Disparate, Dirty, Duplicated Data – Understanding the 3Ds of Bad Data
In 1999, NASA learned how expensive bad data can be the hard way when they lost the Mars Orbitor in space. Why did this happen – because the engineers made calculations based on the Imperial system of measurements while the NASA scientists used the Metric system.
A simple mistake of not ensuring that the data was measured in the same units cost NASA billions. Such is the impact of bad data.
When talking of bad data quality, there are three ‘D’s that come into play – dirty data, disparate data and duplicate data.
- Dirty Data
Entering an address as ‘Main Str’ instead of ‘Main Street’, typographic errors, using numbers in fields intended only for alphabets – these are some of the most common examples of dirty data. Such data issues can be categorized as:
- Incorrect spellings
- Negative spacing
- Incomplete information
- Incorrect use of upper/lower cases
- Use of abbreviations and nicknames
- Incorrect use of punctuations and symbols
It may seem like a small inconsequential error but data specialists and analysts spend a considerable amount of their time simply cleaning dirty data like this. Leaving it as is, is simply not an option. How can you expect delivery agents to reach customers on time if they do not have a complete address or if they cannot understand the street name?

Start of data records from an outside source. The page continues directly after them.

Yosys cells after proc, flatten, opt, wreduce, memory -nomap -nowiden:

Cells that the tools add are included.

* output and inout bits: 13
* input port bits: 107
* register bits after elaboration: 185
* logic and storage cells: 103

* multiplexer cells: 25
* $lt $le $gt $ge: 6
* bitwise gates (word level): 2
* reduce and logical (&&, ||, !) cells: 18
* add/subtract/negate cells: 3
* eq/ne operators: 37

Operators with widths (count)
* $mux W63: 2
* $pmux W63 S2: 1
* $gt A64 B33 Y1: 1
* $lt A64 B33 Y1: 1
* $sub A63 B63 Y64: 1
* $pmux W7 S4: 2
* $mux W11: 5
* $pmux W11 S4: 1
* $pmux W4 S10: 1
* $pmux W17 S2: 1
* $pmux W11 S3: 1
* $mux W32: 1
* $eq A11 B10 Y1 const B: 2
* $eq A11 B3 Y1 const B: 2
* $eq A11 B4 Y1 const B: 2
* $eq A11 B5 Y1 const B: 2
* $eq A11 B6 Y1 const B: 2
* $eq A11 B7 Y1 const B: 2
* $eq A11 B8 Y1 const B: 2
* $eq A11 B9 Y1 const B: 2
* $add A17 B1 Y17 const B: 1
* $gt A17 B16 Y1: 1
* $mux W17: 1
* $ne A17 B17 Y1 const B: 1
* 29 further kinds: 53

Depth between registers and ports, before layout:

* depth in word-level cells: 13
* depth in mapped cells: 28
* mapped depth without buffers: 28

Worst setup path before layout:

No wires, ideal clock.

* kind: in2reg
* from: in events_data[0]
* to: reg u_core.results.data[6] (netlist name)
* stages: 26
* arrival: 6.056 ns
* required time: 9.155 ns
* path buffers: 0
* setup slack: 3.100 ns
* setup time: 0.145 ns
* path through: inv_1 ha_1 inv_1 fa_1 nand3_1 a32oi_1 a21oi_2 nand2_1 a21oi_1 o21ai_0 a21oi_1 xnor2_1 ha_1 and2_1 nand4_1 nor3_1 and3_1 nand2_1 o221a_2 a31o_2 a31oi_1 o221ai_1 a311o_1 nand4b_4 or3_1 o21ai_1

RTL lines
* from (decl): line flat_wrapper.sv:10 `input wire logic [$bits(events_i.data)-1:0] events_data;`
[config.mk]
export PLATFORM = sky130hd
export DESIGN_NAME = fat_boot_sector_classifier_unit
export DESIGN_NICKNAME = d
export VERILOG_FILES = /design/src/rtl/fbsc_pkg.sv /design/src/rtl/fbsc_front.sv /design/src/rtl/fbsc_queue.sv /design/src/rtl/fbsc_back.sv /design/src/rtl/fat_boot_sector_classifier_unit.sv
export SDC_FILE = /design/constraint.sdc
export NUM_CORES = 2
export LEC_CHECK = 0
export ABC_AREA = 1
export BUFFER_PORTS_ARGS = -buffer_cell sky130_fd_sc_hd__buf_2
export CAP_MARGIN = 10
export CORE_MARGIN = 5
export CORE_UTILIZATION = 29
export DETAILED_ROUTE_END_ITERATION = 7
export HOLD_SLACK_MARGIN = 0.05
export PLACE_DENSITY = 0.53
export SLEW_MARGIN = 20
export SYNTH_ARGS = -nofsm -noshare
export SYNTH_HDL_FRONTEND = slang
export SYNTH_SLANG_ARGS = --single-unit
[constraint.sdc]
create_clock -name i_clk -period 13.9 [get_ports i_clk]
set_clock_uncertainty 0.1 [all_clocks]
set_input_delay 2.085 -clock i_clk [delete_from_list [all_inputs] [get_ports i_clk]]
set_output_delay 2.085 -clock i_clk [all_outputs]
set_load 0.01 [all_outputs]
[src/rtl/fbsc_pkg.sv]
package fbsc_pkg;

    localparam int unsigned SECTOR_BYTES = 512;
    localparam int unsigned POS_W        = 10;
    localparam int unsigned RESULT_W     = 224;
    localparam int unsigned QUEUE_DEPTH  = 2;

    // Byte offsets of the captured boot sector fields.
    localparam logic [POS_W-1:0] POS_JUMP       = 10'd0;
    localparam logic [POS_W-1:0] POS_NAME_FIRST = 10'd3;
    localparam logic [POS_W-1:0] POS_NAME_LAST  = 10'd10;
    localparam logic [POS_W-1:0] POS_BPS_LO     = 10'h0B;
    localparam logic [POS_W-1:0] POS_BPS_HI     = 10'h0C;
    localparam logic [POS_W-1:0] POS_SPC        = 10'h0D;
    localparam logic [POS_W-1:0] POS_RSV_LO     = 10'h0E;
    localparam logic [POS_W-1:0] POS_RSV_HI     = 10'h0F;
    localparam logic [POS_W-1:0] POS_COPIES     = 10'h10;
    localparam logic [POS_W-1:0] POS_ROOT_LO    = 10'h11;
    localparam logic [POS_W-1:0] POS_ROOT_HI    = 10'h12;
    localparam logic [POS_W-1:0] POS_TOT16_LO   = 10'h13;
    localparam logic [POS_W-1:0] POS_TOT16_HI   = 10'h14;
    localparam logic [POS_W-1:0] POS_FAT16_LO   = 10'h16;
    localparam logic [POS_W-1:0] POS_FAT16_HI   = 10'h17;
    localparam logic [POS_W-1:0] POS_TOT32_B0   = 10'h20;
    localparam logic [POS_W-1:0] POS_TOT32_B3   = 10'h23;
    localparam logic [POS_W-1:0] POS_FAT32_B0   = 10'h24;
    localparam logic [POS_W-1:0] POS_FAT32_B3   = 10'h27;
    localparam logic [POS_W-1:0] POS_RCLUS_B0   = 10'h2C;
    localparam logic [POS_W-1:0] POS_RCLUS_B3   = 10'h2F;
    localparam logic [POS_W-1:0] POS_SIG_LO     = 10'd510;
    localparam logic [POS_W-1:0] POS_SIG_HI     = 10'd511;
    localparam logic [POS_W-1:0] POS_DONE       = 10'd512;

    localparam logic [63:0] NTFS_NAME  = "NTFS    ";
    localparam logic [63:0] EXFAT_NAME = "EXFAT   ";
    localparam logic [15:0] BOOT_SIG   = 16'hAA55;
    localparam logic [7:0]  JUMP_SHORT = 8'hEB;
    localparam logic [7:0]  JUMP_NEAR  = 8'hE9;
    localparam logic [31:0] FAT12_LIMIT = 32'd4085;
    localparam logic [31:0] FAT16_LIMIT = 32'd65525;

    localparam logic [2:0] FS_UNKNOWN = 3'd0;
    localparam logic [2:0] FS_FAT12   = 3'd1;
    localparam logic [2:0] FS_FAT16   = 3'd2;
    localparam logic [2:0] FS_FAT32   = 3'd3;
    localparam logic [2:0] FS_NTFS    = 3'd4;
    localparam logic [2:0] FS_EXFAT   = 3'd5;

    localparam logic [3:0] ERR_NONE      = 4'd0;
    localparam logic [3:0] ERR_JUMP      = 4'd1;
    localparam logic [3:0] ERR_SIGNATURE = 4'd2;
    localparam logic [3:0] ERR_SECTOR    = 4'd3;
    localparam logic [3:0] ERR_CLUSTER   = 4'd4;
    localparam logic [3:0] ERR_RESERVED  = 4'd5;
    localparam logic [3:0] ERR_COPIES    = 4'd6;
    localparam logic [3:0] ERR_TOTAL     = 4'd7;
    localparam logic [3:0] ERR_FATSIZE   = 4'd8;

    // Everything the front captured for one sector.
    typedef struct packed {
        logic        jump_valid;
        logic        ntfs_match;
        logic        exfat_match;
        logic [15:0] sector_size;
        logic [7:0]  cluster_sectors;
        logic [15:0] reserved;
        logic [7:0]  copies;
        logic [15:0] root_entries;
        logic [31:0] total;
        logic [31:0] table_size;
        logic [31:0] root_dir_clus;
        logic [15:0] signature;
    } t_boot_snap;

    // Shift that divides by a one-hot cluster size.
    function automatic logic [2:0] spc_shift(input logic [7:0] spc);
        logic [2:0] sh;
        sh = 3'd0;
        for (int k = 1; k < 8; k++) begin
            if (spc[k]) begin
                sh = 3'(k);
            end
        end
        return sh;
    endfunction

endpackage

[src/rtl/fbsc_front.sv]
module fbsc_front
    import fbsc_pkg::*;
(
    input  logic       i_clk,
    input  logic       i_rst_n,
    input  logic       i_valid,
    output logic       o_ready,
    input  logic [7:0] i_byte,
    input  logic       i_start,
    input  logic       i_queue_full,
    output logic       o_push,
    output t_boot_snap o_snap
);

    logic [POS_W-1:0] r_pos, n_pos;
    logic [POS_W-1:0] pos;
    logic [2:0]       name_idx;
    logic [7:0]       ntfs_char, exfat_char;
    logic             accept;
    t_boot_snap       r_cap, n_cap;

    assign pos       = i_start ? '0 : r_pos;
    assign o_ready   = !(i_queue_full && pos == POS_SIG_HI);
    assign accept    = i_valid && o_ready;
    assign o_push    = accept && pos == POS_SIG_HI;
    assign name_idx  = pos[2:0] - POS_NAME_FIRST[2:0];
    assign ntfs_char  = NTFS_NAME[63 - 8*name_idx -: 8];
    assign exfat_char = EXFAT_NAME[63 - 8*name_idx -: 8];

    always_comb begin
        n_cap = r_cap;
        n_pos = r_pos;
        if (accept && pos != POS_DONE) begin
            n_pos = pos + 1'b1;
            if (pos == POS_JUMP) begin
                n_cap.jump_valid = (i_byte == JUMP_SHORT) || (i_byte == JUMP_NEAR);
            end else if (pos >= POS_NAME_FIRST && pos <= POS_NAME_LAST) begin
                n_cap.ntfs_match  = (pos == POS_NAME_FIRST || r_cap.ntfs_match)
                                    && i_byte == ntfs_char;
                n_cap.exfat_match = (pos == POS_NAME_FIRST || r_cap.exfat_match)
                                    && i_byte == exfat_char;
            end else if (pos == POS_BPS_LO) begin
                n_cap.sector_size[7:0] = i_byte;
            end else if (pos == POS_BPS_HI) begin
                n_cap.sector_size[15:8] = i_byte;
            end else if (pos == POS_SPC) begin
                n_cap.cluster_sectors = i_byte;
            end else if (pos == POS_RSV_LO) begin
                n_cap.reserved[7:0] = i_byte;
            end else if (pos == POS_RSV_HI) begin
                n_cap.reserved[15:8] = i_byte;
            end else if (pos == POS_COPIES) begin
                n_cap.copies = i_byte;
            end else if (pos == POS_ROOT_LO) begin
                n_cap.root_entries[7:0] = i_byte;
            end else if (pos == POS_ROOT_HI) begin
                n_cap.root_entries[15:8] = i_byte;
            end else if (pos == POS_TOT16_LO) begin
                n_cap.total[7:0] = i_byte;
            end else if (pos == POS_TOT16_HI) begin
                n_cap.total[15:8] = i_byte;
            end else if (pos == POS_FAT16_LO) begin
                n_cap.table_size[7:0] = i_byte;
            end else if (pos == POS_FAT16_HI) begin
                n_cap.table_size[15:8] = i_byte;
            end else if (pos >= POS_TOT32_B0 && pos <= POS_TOT32_B3) begin
                n_cap.root_dir_clus = r_cap.root_dir_clus;
            end else if (pos >= POS_FAT32_B0 && pos <= POS_FAT32_B3) begin
                n_cap.root_dir_clus = r_cap.root_dir_clus;
            end else if (pos >= POS_RCLUS_B0 && pos <= POS_RCLUS_B3) begin
                n_cap.root_dir_clus[8*pos[1:0] +: 8] = i_byte;
            end else if (pos == POS_SIG_LO) begin
                n_cap.signature[7:0] = i_byte;
            end else if (pos == POS_SIG_HI) begin
                n_cap.signature[15:8] = i_byte;
            end
        end
    end

    // The 32-bit totals are kept apart from the 16-bit ones and merged on push.
    logic [31:0] r_tot_long, n_tot_long;
    logic [31:0] r_fat_long, n_fat_long;

    always_comb begin
        n_tot_long = r_tot_long;
        n_fat_long = r_fat_long;
        if (accept && pos >= POS_TOT32_B0 && pos <= POS_TOT32_B3) begin
            n_tot_long[8*pos[1:0] +: 8] = i_byte;
        end
        if (accept && pos >= POS_FAT32_B0 && pos <= POS_FAT32_B3) begin
            n_fat_long[8*pos[1:0] +: 8] = i_byte;
        end
    end

    always_comb begin
        o_snap            = n_cap;
        o_snap.total      = (n_cap.total[15:0] != '0) ? {16'd0, n_cap.total[15:0]}
                                                      : n_tot_long;
        o_snap.table_size = (n_cap.table_size[15:0] != '0)
                            ? {16'd0, n_cap.table_size[15:0]} : n_fat_long;
    end

    always_ff @(posedge i_clk) begin
        if (!i_rst_n) begin
            r_pos      <= '0;
            r_cap      <= '0;
            r_tot_long <= '0;
            r_fat_long <= '0;
        end else begin
            r_pos      <= n_pos;
            r_cap      <= n_cap;
            r_tot_long <= n_tot_long;
            r_fat_long <= n_fat_long;
        end
    end

endmodule

[src/rtl/fbsc_queue.sv]
module fbsc_queue
    import fbsc_pkg::*;
(
    input  logic       i_clk,
    input  logic       i_rst_n,
    input  logic       i_push,
    input  t_boot_snap i_data,
    output logic       o_full,
    input  logic       i_pop,
    output logic       o_valid,
    output t_boot_snap o_data
);

    localparam int unsigned PTR_W = $clog2(QUEUE_DEPTH);

    t_boot_snap       r_mem [QUEUE_DEPTH];
    logic [PTR_W-1:0] r_wr_ptr, r_rd_ptr;
    logic [PTR_W:0]   r_count;
    logic             do_pop;

    assign o_full  = r_count == (PTR_W+1)'(QUEUE_DEPTH);
    assign o_valid = r_count != '0;
    assign o_data  = r_mem[r_rd_ptr];
    assign do_pop  = i_pop && o_valid;

    always_ff @(posedge i_clk) begin
        if (i_push && !o_full) begin
            r_mem[r_wr_ptr] <= i_data;
        end
    end

    always_ff @(posedge i_clk) begin
        if (!i_rst_n) begin
            r_wr_ptr <= '0;
            r_rd_ptr <= '0;
            r_count  <= '0;
        end else begin
            if (i_push && !o_full) begin
                r_wr_ptr <= r_wr_ptr + 1'b1;
            end
            if (do_pop) begin
                r_rd_ptr <= r_rd_ptr + 1'b1;
            end
            if ((i_push && !o_full) && !do_pop) begin
                r_count <= r_count + 1'b1;
            end else if (!(i_push && !o_full) && do_pop) begin
                r_count <= r_count - 1'b1;
            end
        end
    end

endmodule

[src/rtl/fbsc_back.sv]
module fbsc_back
    import fbsc_pkg::*;
(
    input  logic                i_clk,
    input  logic                i_rst_n,
    input  logic                i_valid,
    input  t_boot_snap          i_snap,
    output logic                o_pop,
    output logic                o_valid,
    input  logic                i_ready,
    output logic [RESULT_W-1:0] o_data
);

    // Stage one: checks, root directory sectors and first data sector.
    logic [2:0]  s0_kind;
    logic [3:0]  s0_err;
    logic        bps_ok, spc_ok;
    logic [21:0] root_num;
    logic [21:0] root_shifted;
    logic [12:0] root_sec;
    logic [33:0] first;

    always_comb begin
        bps_ok = i_snap.sector_size == 16'd512 || i_snap.sector_size == 16'd1024
              || i_snap.sector_size == 16'd2048 || i_snap.sector_size == 16'd4096;
        spc_ok = i_snap.cluster_sectors != '0
              && (i_snap.cluster_sectors & (i_snap.cluster_sectors - 8'd1)) == '0;
        s0_err = ERR_NONE;
        if (!i_snap.jump_valid) begin
            s0_err = ERR_JUMP;
        end else if (i_snap.signature != BOOT_SIG) begin
            s0_err = ERR_SIGNATURE;
        end else if (!bps_ok) begin
            s0_err = ERR_SECTOR;
        end else if (!spc_ok) begin
            s0_err = ERR_CLUSTER;
        end else if (i_snap.reserved == '0) begin
            s0_err = ERR_RESERVED;
        end else if (i_snap.copies == '0 || i_snap.copies > 8'd2) begin
            s0_err = ERR_COPIES;
        end else if (i_snap.total == '0) begin
            s0_err = ERR_TOTAL;
        end else if (i_snap.table_size == '0) begin
            s0_err = ERR_FATSIZE;
        end
        if (i_snap.ntfs_match) begin
            s0_kind = FS_NTFS;
        end else if (i_snap.exfat_match) begin
            s0_kind = FS_EXFAT;
        end else begin
            s0_kind = FS_UNKNOWN;
        end
    end

    always_comb begin
        root_num = {1'b0, i_snap.root_entries, 5'd0} + {6'd0, i_snap.sector_size} - 22'd1;
        unique case (i_snap.sector_size)
            16'd1024: root_shifted = root_num >> 10;
            16'd2048: root_shifted = root_num >> 11;
            16'd4096: root_shifted = root_num >> 12;
            default:  root_shifted = root_num >> 9;
        endcase
        root_sec = root_shifted[12:0];
        // Copies is one or two whenever the result is used.
        first = {18'd0, i_snap.reserved}
              + (i_snap.copies[1] ? {1'b0, i_snap.table_size, 1'b0}
                                  : {2'd0, i_snap.table_size})
              + {21'd0, root_sec};
    end

    logic        r_s1_valid;
    logic [2:0]  r_s1_kind;
    logic [3:0]  r_s1_err;
    t_boot_snap  r_s1_snap;
    logic [33:0] r_s1_first;
    logic [2:0]  r_s1_spc_sh;

    logic adv_out, take_s1, load_s1;

    assign adv_out = !o_valid || i_ready;
    assign take_s1 = r_s1_valid && adv_out;
    assign load_s1 = !r_s1_valid || take_s1;
    assign o_pop   = i_valid && load_s1;

    // Stage two: cluster count and FAT type.
    logic        under;
    logic [31:0] diff;
    logic [31:0] clus;
    logic [2:0]  fat_type;
    logic [RESULT_W-1:0] result;

    always_comb begin
        under = r_s1_first > {2'd0, r_s1_snap.total};
        diff  = r_s1_snap.total - r_s1_first[31:0];
        clus  = under ? '1 : (diff >> r_s1_spc_sh);
        if (under || clus >= FAT16_LIMIT) begin
            fat_type = FS_FAT32;
        end else if (clus < FAT12_LIMIT) begin
            fat_type = FS_FAT12;
        end else begin
            fat_type = FS_FAT16;
        end
        if (r_s1_kind != FS_UNKNOWN) begin
            result = {{(RESULT_W-3){1'b0}}, r_s1_kind};
        end else if (r_s1_err != ERR_NONE) begin
            result = {{(RESULT_W-7){1'b0}}, r_s1_err, FS_UNKNOWN};
        end else begin
            result = {clus,
                      r_s1_first,
                      (fat_type == FS_FAT32) ? r_s1_snap.root_dir_clus : 32'd0,
                      r_s1_snap.table_size,
                      r_s1_snap.total,
                      r_s1_snap.root_entries,
                      r_s1_snap.copies[1:0],
                      r_s1_snap.reserved,
                      r_s1_snap.cluster_sectors,
                      r_s1_snap.sector_size[12:0],
                      ERR_NONE,
                      fat_type};
        end
    end

    always_ff @(posedge i_clk) begin
        if (o_pop) begin
            r_s1_kind   <= s0_kind;
            r_s1_err    <= s0_err;
            r_s1_snap   <= i_snap;
            r_s1_first  <= first;
            r_s1_spc_sh <= spc_shift(i_snap.cluster_sectors);
        end
        if (take_s1) begin
            o_data <= result;
        end
    end

    always_ff @(posedge i_clk) begin
        if (!i_rst_n) begin
            r_s1_valid <= 1'b0;
            o_valid    <= 1'b0;
        end else begin
            if (load_s1) begin
                r_s1_valid <= i_valid;
            end
            if (adv_out) begin
                o_valid <= r_s1_valid;
            end
        end
    end

endmodule

[src/rtl/fat_boot_sector_classifier_unit.sv]
// Channel   Dir  Payload
// s_axis    in   tdata[7:0] = data_byte, tuser = sector_start
// m_axis    out  tdata[223:0] = one classification result per sector
//
// One byte is taken every cycle; the front never waits on the back unless two
// finished sectors are already queued and a third sector reaches byte 511.
// After the edge that takes byte 511, a sector's result passes through the queue and
// the check stage register, then the output register presents it.
// A stalled m_axis holds its beat while bytes keep flowing.
// Reset is synchronous and clears the byte position and all captured fields.
module fat_boot_sector_classifier_unit
    import fbsc_pkg::*;
(
    input  logic                i_clk,
    input  logic                i_rst_n,
    input  logic                s_axis_tvalid,
    output logic                s_axis_tready,
    input  logic [7:0]          s_axis_tdata,  // [7:0] data_byte
    input  logic                s_axis_tuser,  // [0] sector_start
    output logic                m_axis_tvalid,
    input  logic                m_axis_tready,
    // [2:0] fs_type, [6:3] error_code, [19:7] sector_size, [27:20] cluster_sectors,
    // [43:28] reserved_count, [45:44] table_copies, [61:46] root_entries,
    // [93:62] volume_sectors, [125:94] table_sectors, [157:126] root_start_cluster,
    // [191:158] data_start_sector, [223:192] clusters
    output logic [RESULT_W-1:0] m_axis_tdata
);

    logic       push, queue_full, pop, queue_valid;
    t_boot_snap push_snap, head_snap;

    fbsc_front u_front (
        .i_clk        (i_clk),
        .i_rst_n      (i_rst_n),
        .i_valid      (s_axis_tvalid),
        .o_ready      (s_axis_tready),
        .i_byte       (s_axis_tdata),
        .i_start      (s_axis_tuser),
        .i_queue_full (queue_full),
        .o_push       (push),
        .o_snap       (push_snap)
    );

    fbsc_queue u_queue (
        .i_clk   (i_clk),
        .i_rst_n (i_rst_n),
        .i_push  (push),
        .i_data  (push_snap),
        .o_full  (queue_full),
        .i_pop   (pop),
        .o_valid (queue_valid),
        .o_data  (head_snap)
    );

    fbsc_back u_back (
        .i_clk   (i_clk),
        .i_rst_n (i_rst_n),
        .i_valid (queue_valid),
        .i_snap  (head_snap),
        .o_pop   (pop),
        .o_valid (m_axis_tvalid),
        .i_ready (m_axis_tready),
        .o_data  (m_axis_tdata)
    );

endmodule
==> metrics.md <==
| Metric | Value |
|---|---|
| Met1 usage | `0.205` |
| Tcrit/Tclk final | `0.548` |
| Final core occ | `0.335` |
| Die area | `171000 um2` |
| Net Count, Synth | `slightly above 5k` |
| Setup crit start kind | `flip-flop` |
| Post-DP HPWL | `95400 um` |
| Vias | `approximately 33k` |
| Highest-count cells in the layout ignoring fill and taps | `931 x nand2_1, 819 x inv_1, 776 x edfxtp_1, 561 x nor2_1, 293 x nand3_1` |
| Max IR drop VDD | `167 uV` |
| RD Place Congestion | `0.899` |
| Area grow syn2layout | `15.0%` |
| Main synth FF type | `edfxtp_1` |
| Seq/Total Area, Yosys | `0.589` |
| Commonest non-fill, non-tap cell in the layout | `nand2_1` |
| Number of synthesized flops with an enable pin | `approximately 780` |
| HP Class | `flip-flop to flip-flop` |
| Max-cap violations | `0` |
| Setup violators final | `0` |
| Worst skew pair latency | `0.72 ns` |
| Post-Route Setup TNS | `0 ns` |
| Post-synth ARST share | `0` |
| Clock root cell | `clkbuf_16` |
| CTS clk-pin slew, worst paths | `~0.06 ns` |
| Die W | `414 um` |
| Post-synth cell types | `65` |
| GR Util met2 | `0.241` |
| DRC viols | `0` |
| Leak pwr | `23.2 nW` |
| CP Data Arrival Time | `7.99 ns` |
| Setup CP Type | `flip-flop to flip-flop` |
| Layout cells sized above 1 | `0.127` |
| CTS tree | `done` |
| DRT Wirelength | `131000 um` |
| Largest net degree at the start of global routing | `approximately 100` |
| Post-cts hold buffer count | `0` |
| Die height | `414 um` |
| Average routed wire per standard cell | `between 15 and 20 um` |
| CTS buffer count | `between 100 and 150` |
| Unrepaired setup endpoints after global routing | `false` |
| Synth warn | `0` |
| Total setup buffers inserted after CTS | `0` |
| PwrDens | `221 nW/um2` |
| Gr ovfl total | `0` |
| DRT iter0 DRCs | `2664` |
| Max Clk Rate | `131 MHz` |
| Cells after synthesis | `4960` |
| Htree depth | `3` |
| Site row count | `~150` |
| Cell area after synthesis | `47300 um2` |
| Clock Sinks | `1004` |
| CP max stage delay | `0.67 ns` |
| Antenna Violating Nets Remaining | `0` |
| Dpl cell area | `50800 um2` |
| Crit-path slowest cell | `inv_4` |
| Worst-Margin Slew | `around 1 ns` |
| Met3 usage | `0.0245` |
| Vias in the first global route | `32.0k` |
| CP max FO | `82` |
| Slew margin rel. | `0.319` |
| Yosys reg bits | `around 1k` |
| Tmin final | `7.62 ns` |
| Outcome | `finished clean` |
| Gr busiest metal | `met2` |
| DRT Pass-1 Iters | `5` |
| Crit path capture type | `flip-flop` |
| Final instance area | `between 50000 and 60000 um2` |
| Resized cells post-CTS | `0` |
| Port bufs | `238` |
| I/O pin cnt | `239` |
| First-pass GRT wire length | `196000 um` |
| Synth Area per Inst | `9.54 um2` |
| Initial core utilization | `0.291` |
| Longest Clk Path Bufs | `3` |
| Via/cell ratio | `between 4 and 5` |
| Initial antenna violation count | `0` |
| GRT Util Overall | `0.149` |
| Required @ worst endpoint | `14.27 ns` |
| CORE AREA | `162000 um2` |
| Net total in the final layout | `5314` |
| Fin. Hold Viols | `0` |
| Max-slew violation count | `0` |
| Cell mode on critical path | `nand2_1` |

And imagine a customer’s frustration if they were to receive a promotional email that addresses them by a misspelled name…
- Disparate Data
Companies collect data from various sources. In theory, this helps create a cohesive record. But, the issue with collecting data from multiple sources is that every source may use a different format to record and present data. A difference in date formats is the simplest example.
The sales team may records dates in the DD/MM/YYYY format while the accounts team may record it in the MM/DD/YYYY format. Thus, the latter may read 06/12/2020 as the 12th of June while the sales team may be referring to the 6th of December. It’s a small misunderstanding that can have dramatic impacts on sales projections, marketing plans, etc.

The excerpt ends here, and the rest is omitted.